Lissabon/Hamburg - Völlig entspannt und gut gelaunt ging Mayer-Vorfelder am Dienstag in Lissabon in eine Sitzung der Uefa-Exekutive. Er gab sich nach einem Gespräch mit Hitzfeld in Sevilla zuversichtlich, dass der Erfolgstrainer zusagt. Eine Prognose, wann Hitzfelds Jawort kommt, gab er aber nicht ab: "Mal abwarten."

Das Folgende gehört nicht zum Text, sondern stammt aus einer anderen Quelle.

<file path="config.mk">
export PLATFORM = sky130hd
export DESIGN_NAME = swq_len_table
export DESIGN_NICKNAME = d
export VERILOG_FILES = /design/src/hdl/swq_pkg.sv /design/src/hdl/swq_len_table.sv
export SDC_FILE = /design/constraint.sdc
export NUM_CORES = 1
export LEC_CHECK = 0
export BUFFER_PORTS_ARGS = -buffer_cell sky130_fd_sc_hd__buf_4
export CAP_MARGIN = 10
export CORE_UTILIZATION = 30
export CTS_BUF_LIST = sky130_fd_sc_hd__clkbuf_4 sky130_fd_sc_hd__clkbuf_8 sky130_fd_sc_hd__clkbuf_16
export DETAILED_ROUTE_END_ITERATION = 7
export GPL_ROUTABILITY_DRIVEN = 0
export GPL_TIMING_DRIVEN = 0
export REMOVE_ABC_BUFFERS = 1
export SLEW_MARGIN = 20
export SYNTH_ARGS = -nofsm -noshare
export SYNTH_HDL_FRONTEND = slang
export SYNTH_SLANG_ARGS = --single-unit
</file>
<file path="constraint.sdc">
create_clock -name clk -period 3.05 [get_ports clk]
set_input_delay 0.1525 -clock clk [delete_from_list [all_inputs] [get_ports clk]]
set_output_delay 0.1525 -clock clk [all_outputs]
set_load 0.005 [all_outputs]
</file>
<file path="src/hdl/swq_pkg.sv">
// Shared types, constants and helpers for the station waiting queue.
// Used by every module of the block but the entry RAM, and by its port checker.
package swq_pkg;

  // Sizes of the queue bank.
  localparam int NUM_QUEUES  = 16;
  localparam int QUEUE_DEPTH = 16;
  localparam int ID_BITS     = 10;

  // Field widths.
  localparam int ACT_W    = 2;
  localparam int QIDX_W   = 4;
  localparam int TIME_W   = 32;
  localparam int STAT_W   = 3;
  localparam int QLEN_W   = 5;
  localparam int CNT_W    = 5;
  localparam int LEN_W    = $clog2(QUEUE_DEPTH + 1);
  localparam int ADDR_W   = $clog2(NUM_QUEUES * QUEUE_DEPTH);

  // Action codes.
  localparam logic [ACT_W-1:0] ACT_ADD    = 2'd0;
  localparam logic [ACT_W-1:0] ACT_REMOVE = 2'd1;
  localparam logic [ACT_W-1:0] ACT_PEEK   = 2'd2;

  // Result status codes.
  typedef enum logic [STAT_W-1:0] {
    STAT_DONE     = 3'd0,
    STAT_BADQ     = 3'd1,
    STAT_FULL     = 3'd2,
    STAT_DUP      = 3'd3,
    STAT_NOTFOUND = 3'd4,
    STAT_EMPTY    = 3'd5
  } status_t;

  // Sequencer states.
  typedef enum logic [2:0] {
    S_IDLE,
    S_START,
    S_SCAN,
    S_SHIFT,
    S_HEAD_RD,
    S_HEAD_WAIT,
    S_FINISH
  } state_t;

  // One input item, first field in the highest bits.
  typedef struct packed {
    logic [TIME_W-1:0]  arrival_time;
    logic [ID_BITS-1:0] client_id;
    logic [QIDX_W-1:0]  queue_index;
    logic [ACT_W-1:0]   action;
  } item_t;

  // One result item, first field in the highest bits.
  typedef struct packed {
    logic [QLEN_W-1:0]  queue_length;
    logic [TIME_W-1:0]  head_time;
    logic [ID_BITS-1:0] head_id;
    logic               head_valid;
    status_t            status;
  } result_t;

  // One stored list entry.
  typedef struct packed {
    logic [TIME_W-1:0]  arrival_time;
    logic [ID_BITS-1:0] client_id;
  } entry_t;

  localparam int IN_TDATA_W  = (($bits(item_t) + 7) / 8) * 8;
  localparam int OUT_TDATA_W = (($bits(result_t) + 7) / 8) * 8;
  localparam int ENTRY_W     = $bits(entry_t);

  // Entry memory access from the sequencer.
  typedef struct packed {
    logic              rd_en;
    logic [ADDR_W-1:0] rd_addr;
    logic              wr_en;
    logic [ADDR_W-1:0] wr_addr;
    entry_t            wr_data;
  } ram_req_t;

  // Memory address of slot p of list q.
  function automatic logic [ADDR_W-1:0] entry_addr(logic [QIDX_W-1:0] q,
                                                   logic [LEN_W-1:0] p);
    return ADDR_W'(int'(q) * QUEUE_DEPTH + int'(p));
  endfunction

endpackage

</file>
<file path="src/hdl/swq_len_table.sv">
// Per-list length table of the station waiting queue, cleared by reset.
// Depends on swq_pkg.
module swq_len_table
  import swq_pkg::*;
(
  input  logic              clk,
  input  logic              rst_n,
  input  logic [QIDX_W-1:0] rd_q,
  output logic [LEN_W-1:0]  rd_len,
  input  logic              wr_en,
  input  logic [QIDX_W-1:0] wr_q,
  input  logic [LEN_W-1:0]  wr_len
);

  logic [LEN_W-1:0] len_r [NUM_QUEUES];

  // Lengths are control state and start at zero.
  always_ff @(posedge clk) begin
    if (!rst_n) begin
      for (int i = 0; i < NUM_QUEUES; i++) begin
        len_r[i] <= '0;
      end
    end else if (wr_en) begin
      len_r[wr_q] <= wr_len;
    end
  end

  assign rd_len = len_r[rd_q];

endmodule

</file>
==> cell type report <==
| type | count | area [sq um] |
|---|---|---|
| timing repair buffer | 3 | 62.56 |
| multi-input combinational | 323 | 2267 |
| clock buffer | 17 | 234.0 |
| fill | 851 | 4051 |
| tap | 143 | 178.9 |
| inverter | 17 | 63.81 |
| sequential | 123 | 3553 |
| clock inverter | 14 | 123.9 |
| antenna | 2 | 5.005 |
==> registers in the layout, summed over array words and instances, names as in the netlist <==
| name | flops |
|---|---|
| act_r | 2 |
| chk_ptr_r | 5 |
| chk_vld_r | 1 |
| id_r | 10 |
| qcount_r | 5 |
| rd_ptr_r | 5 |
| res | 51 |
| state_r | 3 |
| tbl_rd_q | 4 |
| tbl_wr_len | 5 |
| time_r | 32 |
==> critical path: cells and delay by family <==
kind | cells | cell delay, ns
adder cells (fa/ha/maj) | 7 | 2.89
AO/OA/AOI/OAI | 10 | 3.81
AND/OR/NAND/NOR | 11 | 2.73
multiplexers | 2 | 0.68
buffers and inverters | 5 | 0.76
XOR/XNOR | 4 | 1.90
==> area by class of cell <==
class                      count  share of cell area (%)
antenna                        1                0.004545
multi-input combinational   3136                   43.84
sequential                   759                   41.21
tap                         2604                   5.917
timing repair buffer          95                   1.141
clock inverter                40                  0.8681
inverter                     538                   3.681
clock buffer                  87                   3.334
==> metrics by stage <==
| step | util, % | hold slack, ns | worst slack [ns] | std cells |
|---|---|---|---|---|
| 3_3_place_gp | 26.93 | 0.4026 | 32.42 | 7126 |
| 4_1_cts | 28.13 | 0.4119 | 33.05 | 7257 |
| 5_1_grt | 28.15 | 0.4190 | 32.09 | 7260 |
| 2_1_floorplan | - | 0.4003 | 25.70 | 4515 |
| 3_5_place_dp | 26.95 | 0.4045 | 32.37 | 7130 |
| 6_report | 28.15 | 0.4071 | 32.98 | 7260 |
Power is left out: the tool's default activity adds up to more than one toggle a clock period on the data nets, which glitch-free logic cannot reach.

Hitzfelds Zustimmung ist offenbar nur noch Formsache. Am 18. August, beim Freundschaftsspiel in Wien, dürfte der frühere Coach von Bayern München dann erstmals als Bundestrainer auf der Bank im Ernst-Happel-Stadion sitzen. Bei den Geheimverhandlungen in einem Hotel soll sich Hitzfeld eine zehntägige Bedenkzeit erbeten haben. Dies vor allem deshalb, weil er die Zustimmung seiner Frau einholen wollte, der er nach dem vorzeitigen Abschied von Bayern München zum Saisonende eine einjährige Fußball-Pause versprochen hatte. Beatrix Hitzfeld signalisierte allerdings bereits kurz nach der ersten Verhandlungsrunde ihres Mannes, dass an ihrem Veto eine Verpflichtung nicht scheitern werde.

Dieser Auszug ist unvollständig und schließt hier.